YOUR GOAL | Copy each line of the material beneath that holds the word "wire".
···
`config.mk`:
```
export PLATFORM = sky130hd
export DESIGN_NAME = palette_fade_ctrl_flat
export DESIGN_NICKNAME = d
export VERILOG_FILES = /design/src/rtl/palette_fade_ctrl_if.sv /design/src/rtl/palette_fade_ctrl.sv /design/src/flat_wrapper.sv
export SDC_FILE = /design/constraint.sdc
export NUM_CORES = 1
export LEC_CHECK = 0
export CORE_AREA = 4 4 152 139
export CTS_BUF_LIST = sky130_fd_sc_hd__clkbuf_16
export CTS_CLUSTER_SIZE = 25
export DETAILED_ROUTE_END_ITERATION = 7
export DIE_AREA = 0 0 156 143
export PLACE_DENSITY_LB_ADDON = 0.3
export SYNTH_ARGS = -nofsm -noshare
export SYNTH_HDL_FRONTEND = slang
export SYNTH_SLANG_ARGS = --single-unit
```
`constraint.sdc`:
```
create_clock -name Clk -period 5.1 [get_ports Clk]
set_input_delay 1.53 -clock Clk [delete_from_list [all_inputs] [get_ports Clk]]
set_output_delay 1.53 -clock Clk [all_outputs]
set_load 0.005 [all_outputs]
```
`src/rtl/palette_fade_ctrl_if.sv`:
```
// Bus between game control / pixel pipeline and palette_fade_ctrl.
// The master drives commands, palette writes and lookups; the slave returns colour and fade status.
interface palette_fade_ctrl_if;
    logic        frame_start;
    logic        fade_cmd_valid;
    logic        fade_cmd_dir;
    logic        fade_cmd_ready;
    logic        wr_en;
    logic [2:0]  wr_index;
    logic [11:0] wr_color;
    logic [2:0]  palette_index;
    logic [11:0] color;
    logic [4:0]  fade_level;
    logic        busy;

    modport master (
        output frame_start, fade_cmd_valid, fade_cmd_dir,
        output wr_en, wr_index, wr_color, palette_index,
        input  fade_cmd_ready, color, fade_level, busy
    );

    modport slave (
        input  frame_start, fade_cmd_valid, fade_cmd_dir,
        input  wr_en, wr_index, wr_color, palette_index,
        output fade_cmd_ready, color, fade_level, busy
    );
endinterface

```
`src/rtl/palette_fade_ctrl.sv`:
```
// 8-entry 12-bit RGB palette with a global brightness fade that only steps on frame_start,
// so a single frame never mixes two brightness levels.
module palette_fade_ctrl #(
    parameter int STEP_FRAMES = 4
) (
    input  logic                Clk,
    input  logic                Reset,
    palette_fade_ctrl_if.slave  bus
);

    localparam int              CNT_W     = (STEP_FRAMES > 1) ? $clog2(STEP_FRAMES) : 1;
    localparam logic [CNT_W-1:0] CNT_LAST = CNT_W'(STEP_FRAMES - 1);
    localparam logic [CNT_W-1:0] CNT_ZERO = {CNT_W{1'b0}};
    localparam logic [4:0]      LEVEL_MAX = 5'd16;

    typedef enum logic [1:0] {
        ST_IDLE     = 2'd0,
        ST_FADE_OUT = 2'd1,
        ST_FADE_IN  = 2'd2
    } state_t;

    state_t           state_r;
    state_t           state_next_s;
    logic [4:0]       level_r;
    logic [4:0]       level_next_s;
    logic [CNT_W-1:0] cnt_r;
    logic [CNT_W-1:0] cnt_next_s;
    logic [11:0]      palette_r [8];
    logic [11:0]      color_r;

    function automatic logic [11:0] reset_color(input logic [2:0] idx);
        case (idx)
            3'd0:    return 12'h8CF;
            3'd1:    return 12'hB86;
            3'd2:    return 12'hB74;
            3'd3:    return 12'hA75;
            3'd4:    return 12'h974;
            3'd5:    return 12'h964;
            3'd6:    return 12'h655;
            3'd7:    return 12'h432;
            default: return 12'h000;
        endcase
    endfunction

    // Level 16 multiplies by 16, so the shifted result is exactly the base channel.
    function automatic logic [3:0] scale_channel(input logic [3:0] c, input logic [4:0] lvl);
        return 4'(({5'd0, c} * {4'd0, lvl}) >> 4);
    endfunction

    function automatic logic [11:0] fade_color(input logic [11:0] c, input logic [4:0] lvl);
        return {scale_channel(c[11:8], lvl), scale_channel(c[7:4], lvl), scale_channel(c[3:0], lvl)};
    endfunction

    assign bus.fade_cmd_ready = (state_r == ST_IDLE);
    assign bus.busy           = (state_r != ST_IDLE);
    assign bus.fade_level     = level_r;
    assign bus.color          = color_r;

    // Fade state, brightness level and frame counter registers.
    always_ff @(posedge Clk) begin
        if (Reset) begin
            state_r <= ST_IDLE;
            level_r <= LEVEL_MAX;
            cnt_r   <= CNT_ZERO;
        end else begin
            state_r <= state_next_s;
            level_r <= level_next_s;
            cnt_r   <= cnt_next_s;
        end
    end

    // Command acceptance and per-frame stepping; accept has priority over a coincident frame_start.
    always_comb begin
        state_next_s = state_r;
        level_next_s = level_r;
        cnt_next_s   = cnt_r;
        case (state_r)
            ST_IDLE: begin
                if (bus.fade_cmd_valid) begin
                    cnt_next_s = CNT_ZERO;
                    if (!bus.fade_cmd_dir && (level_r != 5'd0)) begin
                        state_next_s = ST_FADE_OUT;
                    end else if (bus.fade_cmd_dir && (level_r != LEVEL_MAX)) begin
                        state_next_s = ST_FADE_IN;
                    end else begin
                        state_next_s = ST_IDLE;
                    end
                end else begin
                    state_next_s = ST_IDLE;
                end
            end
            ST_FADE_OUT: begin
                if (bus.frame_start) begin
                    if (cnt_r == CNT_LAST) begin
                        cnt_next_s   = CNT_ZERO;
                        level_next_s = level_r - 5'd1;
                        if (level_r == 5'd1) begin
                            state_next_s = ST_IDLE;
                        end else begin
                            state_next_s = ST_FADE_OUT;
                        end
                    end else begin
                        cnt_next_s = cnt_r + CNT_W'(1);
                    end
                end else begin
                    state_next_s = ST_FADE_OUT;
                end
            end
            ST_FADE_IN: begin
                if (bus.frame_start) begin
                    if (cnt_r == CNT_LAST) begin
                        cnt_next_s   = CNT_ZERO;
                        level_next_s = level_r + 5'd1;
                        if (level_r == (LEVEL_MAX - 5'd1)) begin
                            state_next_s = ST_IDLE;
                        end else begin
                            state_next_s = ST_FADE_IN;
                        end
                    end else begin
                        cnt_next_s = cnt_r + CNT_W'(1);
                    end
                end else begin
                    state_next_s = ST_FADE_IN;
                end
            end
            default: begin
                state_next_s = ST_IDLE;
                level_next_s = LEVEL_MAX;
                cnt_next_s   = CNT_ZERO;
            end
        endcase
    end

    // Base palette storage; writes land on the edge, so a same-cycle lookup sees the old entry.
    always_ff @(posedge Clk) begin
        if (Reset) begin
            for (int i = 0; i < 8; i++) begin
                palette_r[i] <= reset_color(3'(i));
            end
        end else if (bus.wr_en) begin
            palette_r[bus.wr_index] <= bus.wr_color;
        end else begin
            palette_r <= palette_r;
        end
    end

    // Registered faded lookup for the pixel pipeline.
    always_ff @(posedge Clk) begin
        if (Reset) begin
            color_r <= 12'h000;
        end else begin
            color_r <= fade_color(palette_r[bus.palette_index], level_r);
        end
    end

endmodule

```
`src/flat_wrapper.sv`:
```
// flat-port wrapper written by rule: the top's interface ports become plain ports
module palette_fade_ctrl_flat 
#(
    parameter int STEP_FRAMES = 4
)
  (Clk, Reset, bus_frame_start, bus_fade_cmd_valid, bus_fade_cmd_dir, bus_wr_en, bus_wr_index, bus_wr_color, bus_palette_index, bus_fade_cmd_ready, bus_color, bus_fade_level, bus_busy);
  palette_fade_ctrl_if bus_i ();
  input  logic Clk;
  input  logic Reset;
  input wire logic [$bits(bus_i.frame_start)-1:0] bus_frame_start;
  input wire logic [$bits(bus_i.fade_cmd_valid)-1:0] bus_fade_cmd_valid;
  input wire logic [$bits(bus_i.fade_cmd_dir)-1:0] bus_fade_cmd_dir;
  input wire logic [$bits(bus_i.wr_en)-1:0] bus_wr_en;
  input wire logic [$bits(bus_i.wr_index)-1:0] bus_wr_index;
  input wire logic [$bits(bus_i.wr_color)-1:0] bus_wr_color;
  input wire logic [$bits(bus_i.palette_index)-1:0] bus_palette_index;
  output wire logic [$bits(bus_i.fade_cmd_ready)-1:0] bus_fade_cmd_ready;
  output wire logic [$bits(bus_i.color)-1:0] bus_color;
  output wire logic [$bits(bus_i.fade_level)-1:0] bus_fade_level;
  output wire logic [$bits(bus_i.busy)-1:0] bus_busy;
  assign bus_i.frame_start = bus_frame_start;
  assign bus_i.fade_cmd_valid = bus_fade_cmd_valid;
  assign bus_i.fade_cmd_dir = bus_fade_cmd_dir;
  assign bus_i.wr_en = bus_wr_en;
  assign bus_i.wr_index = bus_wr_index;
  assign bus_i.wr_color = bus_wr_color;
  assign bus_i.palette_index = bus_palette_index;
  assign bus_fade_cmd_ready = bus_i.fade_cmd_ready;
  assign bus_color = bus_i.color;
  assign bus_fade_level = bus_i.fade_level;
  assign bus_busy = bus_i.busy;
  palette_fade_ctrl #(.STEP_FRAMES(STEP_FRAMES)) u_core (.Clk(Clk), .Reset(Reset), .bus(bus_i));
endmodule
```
···
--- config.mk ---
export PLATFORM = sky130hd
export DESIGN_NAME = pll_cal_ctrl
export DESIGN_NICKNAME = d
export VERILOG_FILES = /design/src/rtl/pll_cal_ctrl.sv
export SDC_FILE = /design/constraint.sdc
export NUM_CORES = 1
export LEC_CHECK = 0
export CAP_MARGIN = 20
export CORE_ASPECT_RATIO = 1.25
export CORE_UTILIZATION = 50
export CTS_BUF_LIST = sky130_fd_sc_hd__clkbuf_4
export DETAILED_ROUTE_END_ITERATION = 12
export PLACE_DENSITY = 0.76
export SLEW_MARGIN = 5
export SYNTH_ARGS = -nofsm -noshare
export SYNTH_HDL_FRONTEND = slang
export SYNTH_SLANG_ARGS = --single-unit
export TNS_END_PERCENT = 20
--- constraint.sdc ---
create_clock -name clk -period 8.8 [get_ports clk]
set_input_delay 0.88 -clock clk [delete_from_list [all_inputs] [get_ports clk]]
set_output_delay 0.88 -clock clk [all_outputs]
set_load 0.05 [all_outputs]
···
RESULT |
  input wire logic [$bits(bus_i.frame_start)-1:0] bus_frame_start;
  input wire logic [$bits(bus_i.fade_cmd_valid)-1:0] bus_fade_cmd_valid;
  input wire logic [$bits(bus_i.fade_cmd_dir)-1:0] bus_fade_cmd_dir;
  input wire logic [$bits(bus_i.wr_en)-1:0] bus_wr_en;
  input wire logic [$bits(bus_i.wr_index)-1:0] bus_wr_index;
  input wire logic [$bits(bus_i.wr_color)-1:0] bus_wr_color;
  input wire logic [$bits(bus_i.palette_index)-1:0] bus_palette_index;
  output wire logic [$bits(bus_i.fade_cmd_ready)-1:0] bus_fade_cmd_ready;
  output wire logic [$bits(bus_i.color)-1:0] bus_color;
  output wire logic [$bits(bus_i.fade_level)-1:0] bus_fade_level;
  output wire logic [$bits(bus_i.busy)-1:0] bus_busy;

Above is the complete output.